Using coding conventions in a no code environment
A major benefit of the no code app development movement is that it accesses a new audience of problems solvers that are closer to and have a better understanding of the problems needing solving. This leads to solutions that are more targeted and relevant than what might come out of a separate IT organization. However, it can also lead to decentralized, disorganized programming that doesn’t follow standard practices. This article introduces a common program architecture that can be applied to FileMaker development that will produce more efficient results that are easier to test and debug down the road.
We can think of building an application like building a house. There are many ways to build a house, and architecture provides us with common ways of developing different types of buildings. It’s not practical to build a house from top to bottom, or left to right. Even though the door is the first part of the house someone will use, it wouldn’t make sense to start construction there. This brute force method works well, until it doesn’t. And when it doesn’t, we often just keep hammering on it until it does. This is the result-driven approach common to new developers. It’s hard to argue with a system that works, but what is often lost in the pounding is how and why it works. That’s important information to have available when you inevitably come back to the program to update or improve it.
One way to clarify the approach to the solution is to utilize a common design. A software architecture provides a structured approach to how to go about designing and building a problem. An important aspect of any architecture is that it tells us not only what we should do, but also things that we shouldn’t do. One design that works well for FileMaker Development is MVC. MVC stands for Model – View – Controller, and this is how FileMaker already separates its available areas of development.
The Model is the Relationship Diagram. It’s where you design your data tables, fields, and relationships.
The View is the Layout View, where you design the look and feel of your user interface.
The Controller is the Script Workspace. This is where the logic and programming of what the application does is created.
These three areas work together to deliver the User Experience. The view takes user interactions and tells the controller what to do. The controller tells the model what records to update.
MVC tells us that we should keep these three aspects as separate as possible. This imposes some limitations on what we should do. We should not keep variables that manage how the interface looks (View) mixed in with the data we track for our records (Model). We should separate the script steps (Controller) that make changes to our data (Model) from the scripts steps that update our interface (View). This makes our programming much easier to understand and debug when we know where to look for causes of errors.
One method for reducing these dependencies is called Abstraction. Abstraction is when you refer to layout objects, instead of the fields directly in your scripts. How is this beneficial? Let’s look at a simple example where we create a new record in an Issue table, and set the status to “New.”
New Record
Set Field; Issue::status; "New"
These steps will work, but they are directly dependent on the Model, a table named Issue and a field named status, and since scripts are run from the View, also dependent on the which layout it is run. Imagine if we also want to create a new Assignment record and also set its status to “New.” We would need to create an entirely new script for Assignments. With Abstraction, we can pick up the context from the layout the script is running on to set the correct field. We do this by adding the status field of each table to the Issue layout and the Assignment layout, and naming them both “status.”
New Record
Set Field By Name; GetLayoutObjectAttribute ( “status”; “source” ); “New”

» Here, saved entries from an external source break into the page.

===== src/rtl/imm_format_decode.sv =====
// Combinational immediate extraction for I/S/B/J/U formats.
// Z (CSR uimm) format only when IMM_GEN_CSR_EN is defined.
module imm_format_decode
  import imm_pkg::*;
#(
  parameter int XLEN = 32
) (
  input  logic [31:0]     in_instr,
  input  logic [2:0]      in_immsrc,
  output logic [XLEN-1:0] imm,
  output logic            illegal
);

  logic [31:0] v;
  logic        unused_op;

  assign unused_op = ^in_instr[6:0];

  always_comb begin
    v       = '0;
    illegal = 1'b0;
    unique case (1'b1)
      (in_immsrc == IMM_I):
        v = {{20{in_instr[31]}}, in_instr[31:20]};
      (in_immsrc == IMM_S):
        v = {{20{in_instr[31]}}, in_instr[31:25],
             in_instr[11:7]};
      (in_immsrc == IMM_B):
        v = {{19{in_instr[31]}}, in_instr[31],
             in_instr[7], in_instr[30:25],
             in_instr[11:8], 1'b0};
      (in_immsrc == IMM_J):
        v = {{11{in_instr[31]}}, in_instr[31],
             in_instr[19:12], in_instr[20],
             in_instr[30:21], 1'b0};
      (in_immsrc == IMM_U):
        v = {in_instr[31:12], 12'b0};
`ifdef IMM_GEN_CSR_EN
      (in_immsrc == IMM_Z):
        v = {27'b0, in_instr[19:15]};
`endif
      default:
        illegal = 1'b1;
    endcase
  end

  // v[31] is clear for Z and illegal, so this is also a zero-extend there
  assign imm = XLEN'($signed(v));

endmodule
==> config.mk <==
export PLATFORM = sky130hd
export DESIGN_NAME = axis_sync_fifo
export DESIGN_NICKNAME = d
export VERILOG_FILES = /design/src/rtl/axis_pkg.sv /design/src/rtl/axis_fifo_mem.sv /design/src/rtl/axis_sync_fifo.sv
export SDC_FILE = /design/constraint.sdc
export NUM_CORES = 1
export LEC_CHECK = 0
export BUFFER_PORTS_ARGS = -buffer_cell sky130_fd_sc_hd__buf_2
export CAP_MARGIN = 20
export CORE_UTILIZATION = 60
export DETAILED_ROUTE_END_ITERATION = 10
export GPL_ROUTABILITY_DRIVEN = 0
export PLACE_DENSITY = 0.84
export SYNTH_ARGS = -nofsm -noshare
export SYNTH_HDL_FRONTEND = slang
export SYNTH_SLANG_ARGS = --single-unit
export TNS_END_PERCENT = 1
==> constraint.sdc <==
create_clock -name clk -period 5.4 [get_ports clk]
set_input_delay 1.08 -clock clk [delete_from_list [all_inputs] [get_ports clk]]
set_output_delay 1.08 -clock clk [all_outputs]
set_load 0.01 [all_outputs]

Now this script will run correctly because, with Abstraction, the script is independent of the Model, and it gets the correct field and table from an object on the View. We can call this script from either layout and get the expected outcome. By reducing the dependencies across our Model, View, and Controller, we create dynamically adaptable programming that can be used in more situations than the straight forward, brute force method.
Here’s how we can build a script house using Model-View-Controller architecture. The beginning of our script is the user interaction which is the foundation. This is where we gather all the information needed from the View, what button the user clicked, what record the user is viewing, or what layout the user is on. Then the information is passed to the Model to be processed into creating records, updating records, and other steps. Finally, the Controller determines if the process was successful or not and updates the layout view to present that information to the user.
Once you start to ask yourself, is this script updating the View or updating the Model, you can begin to modularize the Controller script steps based on their function. This makes the Controller scripts much more robust, since they don’t have dependencies on the Context. This will leads to more modular code with fewer dependencies that can be used from any Layout in the application. Only the View Controller steps need to be evaluated when updating the interface, or porting the function to a new file or layout.